NuWa: Deriving Lightweight Class-Specific Vision Transformers for Edge Devices
Abstract
Vision Transformers (ViTs) often need to be compressed for deployment on resource-constrained edge devices like drones and smart vehicles. However, existing model compression methods ignore that many edge devices only require the knowledge of specific classes for their applications. As a result, the derived all-class ViTs retain redundant knowledge and perform suboptimally on these classes. We discovered that simply replacing the calibration dataset with class-specific data does not suffice to address this issue, as these methods face two fundamental limitations. First, they overlook the existence of class-detrimental weights, which interfere with specialization, while removing them can improve class-specific performance.
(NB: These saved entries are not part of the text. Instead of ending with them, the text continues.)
==> src/hw/crxf_pkg.sv <==
// crxf_pkg: constants and types of the receive flag / interrupt enable block
// assumes: one 25 MHz clock, byte-wide register port
package crxf_pkg;

   // register port
   localparam int         ADDR_W     = 4;
   localparam logic [3:0] FLAGS_ADDR = 4'h0;
   localparam logic [3:0] IEN_ADDR   = 4'h1;
   localparam logic [7:0] RD_ZERO    = 8'h00;

   // bit positions, shared by flag and enable register
   localparam int B_WAKE    = 7;
   localparam int B_SCF     = 6;
   localparam int B_RLVL    = 4;
   localparam int B_TLVL    = 2;
   localparam int B_OVR     = 1;
   localparam int B_RX_FULL = 0;

   // error counter thresholds
   localparam logic [8:0] TEC_BOFF_LIM = 9'h0ff;
   localparam logic [8:0] TEC_ERR_LIM  = 9'h07f;
   localparam logic [8:0] TEC_WRN_LIM  = 9'h060;
   localparam logic [7:0] REC_ERR_LIM  = 8'h7f;
   localparam logic [7:0] REC_WRN_LIM  = 8'h60;

   // bus status coding
   typedef enum logic [1:0] {
      ST_OK   = 2'b00,
      ST_WRN  = 2'b01,
      ST_ERR  = 2'b10,
      ST_BOFF = 2'b11
   } crxf_stat_t;

   // status change sensitivity
   typedef enum logic [1:0] {
      LV_NONE = 2'b00,
      LV_BOFF = 2'b01,
      LV_ERR  = 2'b10,
      LV_ALL  = 2'b11
   } crxf_lvl_t;

   // whole state of the top module
   typedef struct packed {
      logic       wake;
      logic       scf;
      crxf_stat_t rst;
      crxf_stat_t tst;
      logic       ovr;
      logic       rx_full;
      logic       wake_ie;
      logic       scf_ie;
      crxf_lvl_t  rlvl;
      crxf_lvl_t  tlvl;
      logic       ovr_ie;
      logic       rx_full_ie;
      logic [7:0] rdata;
   } crxf_state_t;

   localparam crxf_state_t STATE_RST = '{
      wake: 1'b0, scf: 1'b0, rst: ST_OK, tst: ST_OK, ovr: 1'b0, rx_full: 1'b0,
      wake_ie: 1'b0, scf_ie: 1'b0, rlvl: LV_NONE, tlvl: LV_NONE,
      ovr_ie: 1'b0, rx_full_ie: 1'b0, rdata: 8'h00
   };

endpackage
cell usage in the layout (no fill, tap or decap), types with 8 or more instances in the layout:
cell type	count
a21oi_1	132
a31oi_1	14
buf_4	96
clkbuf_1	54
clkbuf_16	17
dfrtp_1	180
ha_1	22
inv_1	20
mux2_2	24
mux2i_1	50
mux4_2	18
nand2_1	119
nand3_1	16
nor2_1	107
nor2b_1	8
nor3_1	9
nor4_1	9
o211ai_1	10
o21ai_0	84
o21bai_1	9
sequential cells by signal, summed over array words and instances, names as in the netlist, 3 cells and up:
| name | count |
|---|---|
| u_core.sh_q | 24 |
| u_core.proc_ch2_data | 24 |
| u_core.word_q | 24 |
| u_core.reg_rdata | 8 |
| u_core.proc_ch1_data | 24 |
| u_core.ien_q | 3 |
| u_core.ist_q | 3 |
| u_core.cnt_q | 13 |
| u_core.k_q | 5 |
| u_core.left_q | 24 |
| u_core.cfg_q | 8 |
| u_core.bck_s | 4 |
$ cat src/hw/pes_opt_cfg.svh
// Constants for the optional header field framer
`ifndef PES_OPT_CFG_SVH
`define PES_OPT_CFG_SVH

`define PTS_ONLY_FLAGS 2'h2
`define PTS_PREFIX 4'h2
`define MARKER_ONE 1'b1
`define FLAG_OFF 1'b0
`define STUFF_BYTE 8'hFF
`define STUFF_MAX 6'h20
`define PTS_BYTES 6'h05
`define RATE_BYTES 6'h03
`define CRC_BYTES 6'h02
`define ONE_BYTE 6'h01
`define IDX_ZERO 6'h00
`define IDX_ONE 6'h01
`define IDX_TWO 6'h02
`define IDX_THREE 6'h03
`define IDX_FOUR 6'h04
`define RATE_ABOVE_9M 22'h0057E4
`define RATE_MIN 22'h000001
`define RATE_ZERO 22'h000000
`define CRC_POLY 16'h1021
`define CRC_INIT 16'hFFFF

`endif

$ cat src/hw/pes_opt_pkg.sv
// Types for the optional header field framer
package pes_opt_pkg;

    typedef enum {S_IDLE, S_FLAGS, S_LEN, S_PTS, S_RATE, S_CRC, S_STUFF} hdr_state_e;

    typedef struct packed {
        logic [32:0] pts;
        logic [21:0] es_rate;
        logic rate_req;
        logic crc_req;
        logic [5:0] stuff_cnt;
    } hdr_cfg_s;

    typedef struct packed {
        logic [32:0] pts;
        logic [21:0] es_rate;
        logic rate_on;
        logic crc_on;
        logic [15:0] crc;
        logic [5:0] stuff;
    } hdr_latch_s;

endpackage : pes_opt_pkg
## config.mk

```make
export PLATFORM = sky130hd
export DESIGN_NAME = eeprom_data_access_ctrl
export DESIGN_NICKNAME = d
export VERILOG_FILES = /design/src/nvm_pkg.sv /design/src/eeprom_data_access_ctrl.sv /design/src/nvm_array.sv /design/src/nvm_write_timer.sv
export SDC_FILE = /design/constraint.sdc
export NUM_CORES = 1
export LEC_CHECK = 0
export ABC_AREA = 1
export BUFFER_PORTS_ARGS = -buffer_cell sky130_fd_sc_hd__buf_4
export CAP_MARGIN = 40
export CORE_MARGIN = 2
export CORE_UTILIZATION = 31
export CTS_CLUSTER_SIZE = 12
export DETAILED_ROUTE_END_ITERATION = 6
export SYNTH_ARGS = -nofsm -noshare
export SYNTH_HDL_FRONTEND = slang
export SYNTH_HIERARCHICAL = 1
export SYNTH_SLANG_ARGS = --single-unit
```

## constraint.sdc

```tcl
create_clock -name CORE_CLK -period 3.98 [get_ports CORE_CLK]
set_input_delay 0.796 -clock CORE_CLK [delete_from_list [all_inputs] [get_ports CORE_CLK]]
set_output_delay 0.796 -clock CORE_CLK [all_outputs]
set_load 0.02 [all_outputs]
```
**src/inc/pfc_pkg.sv**
```systemverilog
// pfc_pkg: constants and types for the parallel flash host controller.
// assumes a 128K x 8 asynchronous flash on the far side of the pins.
package pfc_pkg;

    // ------------------------------------------------------------------
    // geometry
    // ------------------------------------------------------------------
    localparam int ADDR_W = 17;              // byte address width
    localparam int DATA_W = 8;               // byte width

    // ------------------------------------------------------------------
    // command sequence patterns
    // ------------------------------------------------------------------
    localparam logic [16:0] CMD_ADDR_A = 17'h05555;
    localparam logic [16:0] CMD_ADDR_B = 17'h02AAA;
    localparam logic [7:0]  CMD_D_AA   = 8'hAA;
    localparam logic [7:0]  CMD_D_55   = 8'h55;
    localparam logic [7:0]  CMD_D_80   = 8'h80;
    localparam logic [7:0]  CMD_D_CHIP = 8'h10;
    localparam logic [7:0]  CMD_D_LOCK = 8'h40;
    localparam logic [7:0]  CMD_D_PROG = 8'hA0;
    localparam logic [7:0]  ERASED_BYTE = 8'hFF;
    localparam int          TOGGLE_BIT  = 6;
    localparam int          POLL_BIT    = 7;

    // ------------------------------------------------------------------
    // timing at 200 MHz
    // ------------------------------------------------------------------
    localparam int CLK_MHZ     = 200;
    localparam int T_WP_NS     = 50;         // strobe low time, least
    localparam int T_SETUP_NS  = 20;         // address/data setup, least
    localparam int T_HOLD_NS   = 20;         // hold after rise, least
    localparam int T_ACC_NS    = 60;         // read access, least wait
    localparam int WP_CYC  = (T_WP_NS * CLK_MHZ + 999) / 1000;
    localparam int SU_CYC  = (T_SETUP_NS * CLK_MHZ + 999) / 1000;
    localparam int HD_CYC  = (T_HOLD_NS * CLK_MHZ + 999) / 1000;
    localparam int ACC_CYC = (T_ACC_NS * CLK_MHZ + 999) / 1000;
    localparam int FULL_ERASE_TIME_MS = 10000; // full_erase_time bound
    localparam int FULL_ERASE_CYC = FULL_ERASE_TIME_MS * CLK_MHZ * 1000;
    localparam int CNT_W = 32;

    // ------------------------------------------------------------------
    // operations and pin bundle
    // ------------------------------------------------------------------
    typedef enum logic [1:0] {
        PFC_OP_READ  = 2'h0,
        PFC_OP_PROG  = 2'h1,
        PFC_OP_CHIP  = 2'h2,
        PFC_OP_LOCK  = 2'h3
    } pfc_op_t;

    typedef struct packed {
        logic        ce_n;
        logic        oe_n;
        logic        we_n;
        logic        reset_n;
        logic [16:0] byte_address;
        logic [7:0]  data_byte;
        logic        data_oe;
    } pfc_pins_t;

endpackage : pfc_pkg

```
**src/pfc_sync.sv**
```systemverilog
// pfc_sync: three-stage synchroniser for the returning data byte.
// assumes the byte changes only while the strobes are settled.
`timescale 1ns/10ps
`default_nettype none
module pfc_sync #(
    parameter int W = 8
) (
    // clock and reset
    input  wire logic         ref_clk,
    input  wire logic         nrst,
    // pin side
    input  wire logic [W-1:0] din,
    // synchronised side
    output var  logic [W-1:0] dout
);
    // -----------------------------------------------------------------
    // stages
    // -----------------------------------------------------------------
    logic [W-1:0] s1_r, s2_r, s3_r;         // stage one read by s2 only
    logic [W-1:0] dout_r, dout_nxt;         // accepted value

    // accept a bit once stages two and three agree
    always_comb begin
        dout_nxt = dout_r;
        for (int i = 0; i < W; i++) begin
            if (s2_r[i] == s3_r[i]) begin
                dout_nxt[i] = s3_r[i];
            end
        end
    end

    // register the chain
    always_ff @(posedge ref_clk) begin
        if (!nrst) begin
            s1_r   <= '0;
            s2_r   <= '0;
            s3_r   <= '0;
            dout_r <= '0;
        end else begin
            s1_r   <= din;
            s2_r   <= s1_r;
            s3_r   <= s2_r;
            dout_r <= dout_nxt;
        end
    end

    assign dout = dout_r;
endmodule : pfc_sync
`default_nettype wire

```
**src/pfc_host.sv**
```systemverilog
// pfc_host: host controller driving a parallel flash over its pins.
// assumes one requester on ref_clk; flash pins wired straight out.
`timescale 1ns/10ps
`default_nettype none
module pfc_host #(
    parameter int unsigned ERASE_CYC = pfc_pkg::FULL_ERASE_CYC
) (
    // clock and reset
    input  wire logic                       ref_clk,
    input  wire logic                       nrst,
    // request side
    input  wire logic                       req_valid,
    input  wire pfc_pkg::pfc_op_t           req_op,
    input  wire logic [pfc_pkg::ADDR_W-1:0] req_addr,
    input  wire logic [pfc_pkg::DATA_W-1:0] req_data,
    input  wire logic                       flash_reset_req,
    output var  logic                       req_ready,
    output var  logic                       rsp_valid,
    output var  logic [pfc_pkg::DATA_W-1:0] rsp_data,
    output var  logic                       rsp_timeout,
    // flash pins
    output var  pfc_pkg::pfc_pins_t         pins,
    input  wire logic [pfc_pkg::DATA_W-1:0] data_byte_in
);
    // -----------------------------------------------------------------
    // states
    // -----------------------------------------------------------------
    typedef enum logic [2:0] {
        ST_IDLE  = 3'b000,
        ST_SETUP = 3'b001,
        ST_STRB  = 3'b011,
        ST_HOLD  = 3'b010,
        ST_RDACC = 3'b110,
        ST_POLL  = 3'b111,
        ST_RST   = 3'b101
    } pfc_st_t;

    pfc_st_t                        st_r, st_nxt;
    pfc_pkg::pfc_pins_t             pins_r, pins_nxt;
    pfc_pkg::pfc_op_t               op_r, op_nxt;
    logic [pfc_pkg::ADDR_W-1:0]     addr_r, addr_nxt;   // target address
    logic [pfc_pkg::DATA_W-1:0]     data_r, data_nxt;   // target data
    logic [2:0]                     step_r, step_nxt;   // write step
    logic [7:0]                     cyc_r, cyc_nxt;     // phase counter
    logic [pfc_pkg::CNT_W-1:0]      wait_r, wait_nxt;   // busy timer
    logic                           last_tog_r, last_tog_nxt;
    logic                           have_tog_r, have_tog_nxt;
    logic                           ready_r, ready_nxt;
    logic                           rv_r, rv_nxt;
    logic [pfc_pkg::DATA_W-1:0]     rd_r, rd_nxt;
    logic                           to_r, to_nxt;
    logic [pfc_pkg::DATA_W-1:0]     din_s;              // synced data
    logic [2:0]                     nsteps;             // writes per op
    logic [pfc_pkg::ADDR_W-1:0]     step_addr;
    logic [pfc_pkg::DATA_W-1:0]     step_data;

    // -----------------------------------------------------------------
    // data return synchroniser
    // -----------------------------------------------------------------
    pfc_sync #(.W(pfc_pkg::DATA_W)) u_sync (
        .ref_clk (ref_clk),
        .nrst    (nrst),
        .din     (data_byte_in),
        .dout    (din_s)
    );

    // step pattern of each command sequence
    always_comb begin
        nsteps = (op_r == pfc_pkg::PFC_OP_PROG) ? 3'h4 : 3'h6;
        step_addr = pfc_pkg::CMD_ADDR_A;
        step_data = pfc_pkg::CMD_D_AA;
        unique case (step_r)
            3'h0: step_data = pfc_pkg::CMD_D_AA;
            3'h1: begin
                step_addr = pfc_pkg::CMD_ADDR_B;
                step_data = pfc_pkg::CMD_D_55;
            end
            3'h2: step_data = (op_r == pfc_pkg::PFC_OP_PROG) ?
                              pfc_pkg::CMD_D_PROG : pfc_pkg::CMD_D_80;
            3'h3: begin
                if (op_r == pfc_pkg::PFC_OP_PROG) begin
                    step_addr = addr_r;
                    step_data = data_r;
                end else begin
                    step_data = pfc_pkg::CMD_D_AA;
                end
            end
            3'h4: begin
                step_addr = pfc_pkg::CMD_ADDR_B;
                step_data = pfc_pkg::CMD_D_55;
            end
            3'h5: step_data = (op_r == pfc_pkg::PFC_OP_LOCK) ?
                              pfc_pkg::CMD_D_LOCK : pfc_pkg::CMD_D_CHIP;
            default: step_data = pfc_pkg::CMD_D_AA;
        endcase
    end

    // -----------------------------------------------------------------
    // sequencer next state
    // -----------------------------------------------------------------
    always_comb begin
        st_nxt       = st_r;
        pins_nxt     = pins_r;
        op_nxt       = op_r;
        addr_nxt     = addr_r;
        data_nxt     = data_r;
        step_nxt     = step_r;
        cyc_nxt      = cyc_r;
        wait_nxt     = wait_r;
        last_tog_nxt = last_tog_r;
        have_tog_nxt = have_tog_r;
        ready_nxt    = 1'b0;
        rv_nxt       = 1'b0;
        rd_nxt       = rd_r;
        to_nxt       = 1'b0;
        unique case (st_r)
            ST_IDLE: begin
                ready_nxt = ~req_valid;
                if (flash_reset_req) begin
                    // reset low floats the device; host stops driving
                    pins_nxt.reset_n = 1'b0;
                    pins_nxt.data_oe = 1'b0;
                    cyc_nxt = '0;
                    st_nxt  = ST_RST;
                end else if (req_valid && ready_r) begin
                    op_nxt   = req_op;
                    addr_nxt = req_addr;
                    // program only clears bits; caller erases first
                    data_nxt = req_data;
                    step_nxt = '0;
                    cyc_nxt  = '0;
                    ready_nxt = 1'b0;
                    if (req_op == pfc_pkg::PFC_OP_READ) begin
                        // read: chip and output low, write high
                        pins_nxt.byte_address = req_addr;
                        pins_nxt.data_oe = 1'b0;
                        pins_nxt.ce_n = 1'b0;
                        pins_nxt.oe_n = 1'b0;
                        st_nxt = ST_RDACC;
                    end else begin
                        st_nxt = ST_SETUP;
                    end
                end
            end
            ST_SETUP: begin
                // output drive high before any write strobe
                pins_nxt.oe_n = 1'b1;
                pins_nxt.ce_n = 1'b0;
                pins_nxt.byte_address = step_addr;
                pins_nxt.data_byte = step_data;
                pins_nxt.data_oe = 1'b1;
                cyc_nxt = cyc_r + 8'h01;
                if (cyc_r >= 8'(pfc_pkg::SU_CYC)) begin
                    pins_nxt.we_n = 1'b0;
                    cyc_nxt = '0;
                    st_nxt  = ST_STRB;
                end
            end
            ST_STRB: begin
                cyc_nxt = cyc_r + 8'h01;
                if (cyc_r >= 8'(pfc_pkg::WP_CYC)) begin
                    // rising write strobe latches the byte
                    pins_nxt.we_n = 1'b1;
                    cyc_nxt = '0;
                    st_nxt  = ST_HOLD;
                end
            end
            ST_HOLD: begin
                cyc_nxt = cyc_r + 8'h01;
                if (cyc_r >= 8'(pfc_pkg::HD_CYC)) begin
                    cyc_nxt = '0;
                    pins_nxt.data_oe = 1'b0;
                    pins_nxt.ce_n = 1'b1;
                    if (step_r == nsteps - 3'h1) begin
                        // sequence done: watch status while busy
                        wait_nxt = '0;
                        have_tog_nxt = 1'b0;
                        st_nxt = ST_POLL;
                    end else begin
                        step_nxt = step_r + 3'h1;
                        st_nxt = ST_SETUP;
                    end
                end
            end
            ST_RDACC: begin
                cyc_nxt = cyc_r + 8'h01;
                // busy limit counts whole cycles, reads included
                wait_nxt = wait_r + 32'h1;
                // wait access plus synchroniser depth
                if (cyc_r >= 8'(pfc_pkg::ACC_CYC + 4)) begin
                    pins_nxt.ce_n = 1'b1;
                    pins_nxt.oe_n = 1'b1;
                    cyc_nxt = '0;
                    if (op_r == pfc_pkg::PFC_OP_READ) begin
                        rv_nxt = 1'b1;
                        rd_nxt = din_s;
                        ready_nxt = 1'b0;
                        st_nxt = ST_IDLE;
                    end else begin
                        // busy read: compare toggle with previous
                        if (have_tog_r &&
                            din_s[pfc_pkg::TOGGLE_BIT] ==
                            last_tog_r) begin
                            rv_nxt = 1'b1;
                            rd_nxt = din_s;
                            st_nxt = ST_IDLE;
                        end else begin
                            last_tog_nxt = din_s[pfc_pkg::TOGGLE_BIT];
                            have_tog_nxt = 1'b1;
                            st_nxt = ST_POLL;
                        end
                    end
                end
            end
            ST_POLL: begin
                // no command writes while busy; only status reads
                wait_nxt = wait_r + 32'h1;
                cyc_nxt = cyc_r + 8'h01;
                if (wait_r >= ERASE_CYC) begin
                    rv_nxt = 1'b1;
                    to_nxt = 1'b1;
                    st_nxt = ST_IDLE;
                end else if (cyc_r >= 8'(pfc_pkg::HD_CYC)) begin
                    pins_nxt.byte_address = addr_r;
                    pins_nxt.ce_n = 1'b0;
                    pins_nxt.oe_n = 1'b0;
                    cyc_nxt = '0;
                    st_nxt = ST_RDACC;
                end
            end
            ST_RST: begin
                cyc_nxt = cyc_r + 8'h01;
                pins_nxt.ce_n = 1'b1;
                pins_nxt.oe_n = 1'b1;
                pins_nxt.we_n = 1'b1;
                if (!flash_reset_req && cyc_r >= 8'(pfc_pkg::WP_CYC)) begin
                    // release into read or standby by control levels
                    pins_nxt.reset_n = 1'b1;
                    st_nxt = ST_IDLE;
                end
            end
            default: st_nxt = ST_IDLE;
        endcase
    end

    // register sequencer state; active-low pins idle high, deselected
    always_ff @(posedge ref_clk) begin
        if (!nrst) begin
            st_r       <= ST_IDLE;
            pins_r     <= '{ce_n: 1'b1, oe_n: 1'b1, we_n: 1'b1,
                            reset_n: 1'b1, byte_address: '0,
                            data_byte: '0, data_oe: 1'b0};
            op_r       <= pfc_pkg::PFC_OP_READ;
            addr_r     <= '0;
            data_r     <= '0;
            step_r     <= '0;
            cyc_r      <= '0;
            wait_r     <= '0;
            last_tog_r <= 1'b0;
            have_tog_r <= 1'b0;
            ready_r    <= 1'b0;
            rv_r       <= 1'b0;
            rd_r       <= '0;
            to_r       <= 1'b0;
        end else begin
            st_r       <= st_nxt;
            pins_r     <= pins_nxt;
            op_r       <= op_nxt;
            addr_r     <= addr_nxt;
            data_r     <= data_nxt;
            step_r     <= step_nxt;
            cyc_r      <= cyc_nxt;
            wait_r     <= wait_nxt;
            last_tog_r <= last_tog_nxt;
            have_tog_r <= have_tog_nxt;
            ready_r    <= ready_nxt;
            rv_r       <= rv_nxt;
            rd_r       <= rd_nxt;
            to_r       <= to_nxt;
        end
    end

    // outputs straight from flops
    assign pins        = pins_r;
    assign req_ready   = ready_r;
    assign rsp_valid   = rv_r;
    assign rsp_data    = rd_r;
    assign rsp_timeout = to_r;
endmodule : pfc_host
`default_nettype wire

```
**config.mk**
```make
export PLATFORM = sky130hd
export DESIGN_NAME = pfc_host
export DESIGN_NICKNAME = d
export VERILOG_FILES = /design/src/inc/pfc_pkg.sv /design/src/pfc_sync.sv /design/src/pfc_host.sv
export SDC_FILE = /design/constraint.sdc
export NUM_CORES = 1
export LEC_CHECK = 0
export BUFFER_PORTS_ARGS = -buffer_cell sky130_fd_sc_hd__buf_4
export CORE_MARGIN = 8
export CORE_UTILIZATION = 60
export DETAILED_ROUTE_END_ITERATION = 10
export PLACE_DENSITY = 0.91
export SETUP_SLACK_MARGIN = 0.4
export SLEW_MARGIN = 20
export SYNTH_ARGS = -nofsm -noshare
export SYNTH_HDL_FRONTEND = slang
export SYNTH_SLANG_ARGS = --single-unit
```
**constraint.sdc**
```tcl
create_clock -name ref_clk -period 4.3 [get_ports ref_clk]
set_input_delay 0.43 -clock ref_clk [delete_from_list [all_inputs] [get_ports ref_clk]]
set_output_delay 0.43 -clock ref_clk [all_outputs]
set_load 0.02 [all_outputs]
```
==> results of run 1 <==
[final cells by class]
cell class / instances / area, um^2
clock buffers: 20 / 455
clock inverters: 12 / 140
fillers: 754 / 3030
inverters: 15 / 56.3
multi-input cells: 573 / 3350
flip-flops and latches: 148 / 2960
well taps: 140 / 175
repair buffers: 83 / 623
[state kept, by name, indices dropped and copies added, names as in the netlist]
| name | flops |
|---|---|
| cyc_r | 8 |
| pins | 30 |
| rsp_timeout | 1 |
| addr_r | 17 |
| u_sync.s1_r | 8 |
| op_r | 2 |
| step_r | 3 |
| u_sync.s3_r | 8 |
| u_sync.dout | 8 |
| rsp_valid | 1 |
| last_tog_r | 1 |
| req_ready | 1 |
| wait_r | 32 |
| u_sync.s2_r | 8 |
| st_r | 3 |
| have_tog_r | 1 |
| rsp_data | 8 |
| data_r | 8 |
[cells in the final DEF, fill, tap and decap left out, types with 4 or more instances in the layout]
cell	instances
ha_1	9
nand2b_1	6
clkbuf_16	16
buf_4	83
o21ai_0	54
nand4_1	18
a22oi_1	12
inv_1	13
and2_1	28
nand2_1	111
a221oi_1	9
nand3_1	22
dfxtp_1	148
o31ai_1	6
a31oi_1	5
nor4_1	12
a21oi_1	64
a211oi_1	15
and3_1	8
nor2_1	82
clkbuf_8	4
inv_6	5
nor3_1	20
xnor2_1	23
nor2b_1	4
mux2i_1	10
[layer usage]
layer | global-route usage, % | vias to the layer above | wire (um)
met1 | 28.1 | 2772 | 7100
met2 | 37.5 | 268 | 8160
li1 | - | 2876 | -
met4 | 12.3 | 0 | 485
met5 | 0 | - | 0
met3 | 6.25 | 47 | 1210
[cells in the mapped netlist (3+ instances only)]
library cell	number	area, um^2
dfxtp_1	148	2960
nand2_1	111	417
nor2_1	82	308
a21oi_1	64	320
o21ai_0	54	270
and2_1	28	175
clkbuf_1	27	101
xnor2_1	23	201
nand3_1	22	110
nor3_1	21	105
nand4_1	18	113
a211oi_1	15	113
inv_1	13	48.8
a22oi_1	12	90.1
nor4_1	12	75.1
buf_2	10	50.1
mux2i_1	10	100
a221oi_1	9	78.8
ha_1	9	113
and3_1	8	50.1
nand2b_1	6	37.5
o31ai_1	6	45.0
a31oi_1	5	31.3
nor2b_1	4	25.0
a2111oi_2	3	45.0
buf_6	3	33.8
nand3b_1	3	22.5
nand4b_1	3	26.3
o21a_1	3	22.5
or2_2	3	18.8
xor2_1	3	26.3
[worst max path at each step]
stage / end / slack [ns]
floorplan: pins[11] / 2.24
global placement: wait_r[7] / 1.46
detailed placement: wait_r[7] / 1.37
CTS: wait_r[7] / 1.34
global route: pins[21] / 1.15
finish: pins[21] / 1.35
[kinds of logic (layout without fill, tap and decap cells)]
logic type,Yosys count,in the layout
compound gates,190,190
xor+xnor,26,26
fa+ha+maj,9,9
simple gates,338,338
mux,10,10
buf+inv,61,130
flops,148,148
[stage by stage]
stage	instance area (um^2)	power, mW	hold slack, ns	worst slack (ns)
floorplan	6580	2.34	0.412	2.24
global placement	7160	2.63	0.416	1.46
detailed placement	7160	2.65	0.417	1.37
CTS	7750	4.15	0.0612	1.34
global route	7760	4.32	0.0778	1.15
finish	7760	4.17	0.0812	1.35
[power groups by stage]
stage	combinational, mW	clock, mW	sequential (mW)
after floorplan	0.640	0	1.70
after global placement	0.967	0	1.67
after detailed placement	0.985	0	1.67
after CTS	1.01	1.50	1.64
after global routing	1.11	1.55	1.67
final	1.03	1.49	1.65
[critical path, cell delays in order (launching register included)]
cell and delay [ns]:
dfxtp_1 0.59, or2_1 0.44, nor4_4 0.15, buf_4 0.33
a21oi_1 0.11, nor4_4 0.24, buf_4 0.32, nor2b_1 0.47
a21oi_1 0.13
Second, the diversity of target classes and resource constraints on edge devices demand numerous customized models. Existing methods are time-consuming and computationally expensive, thus unscalable. In this work, we present NuWa, a cost-efficient method that addresses these challenges by deriving small ViTs from base ViTs for edge devices with specific class requirements. NuWa performs self-knowledge purification to prune class-detrimental weights and efficiently derives compact ViTs through closed-form optimization. Without post-pruning retraining, the derived edge ViTs surpass the base ViT in class-specific accuracy and accelerate inference. Comprehensive experiments demonstrate that NuWa outperforms state-of-the-art training-free pruning methods on class-specific tasks by up to 29.00\% in accuracy. Compared with the best-performing training-dependent pruning method, NuWa achieves a 33.69× pruning speedup and reduces pruning cost by up to 99.83\%, with only a 0.61\% average accuracy loss.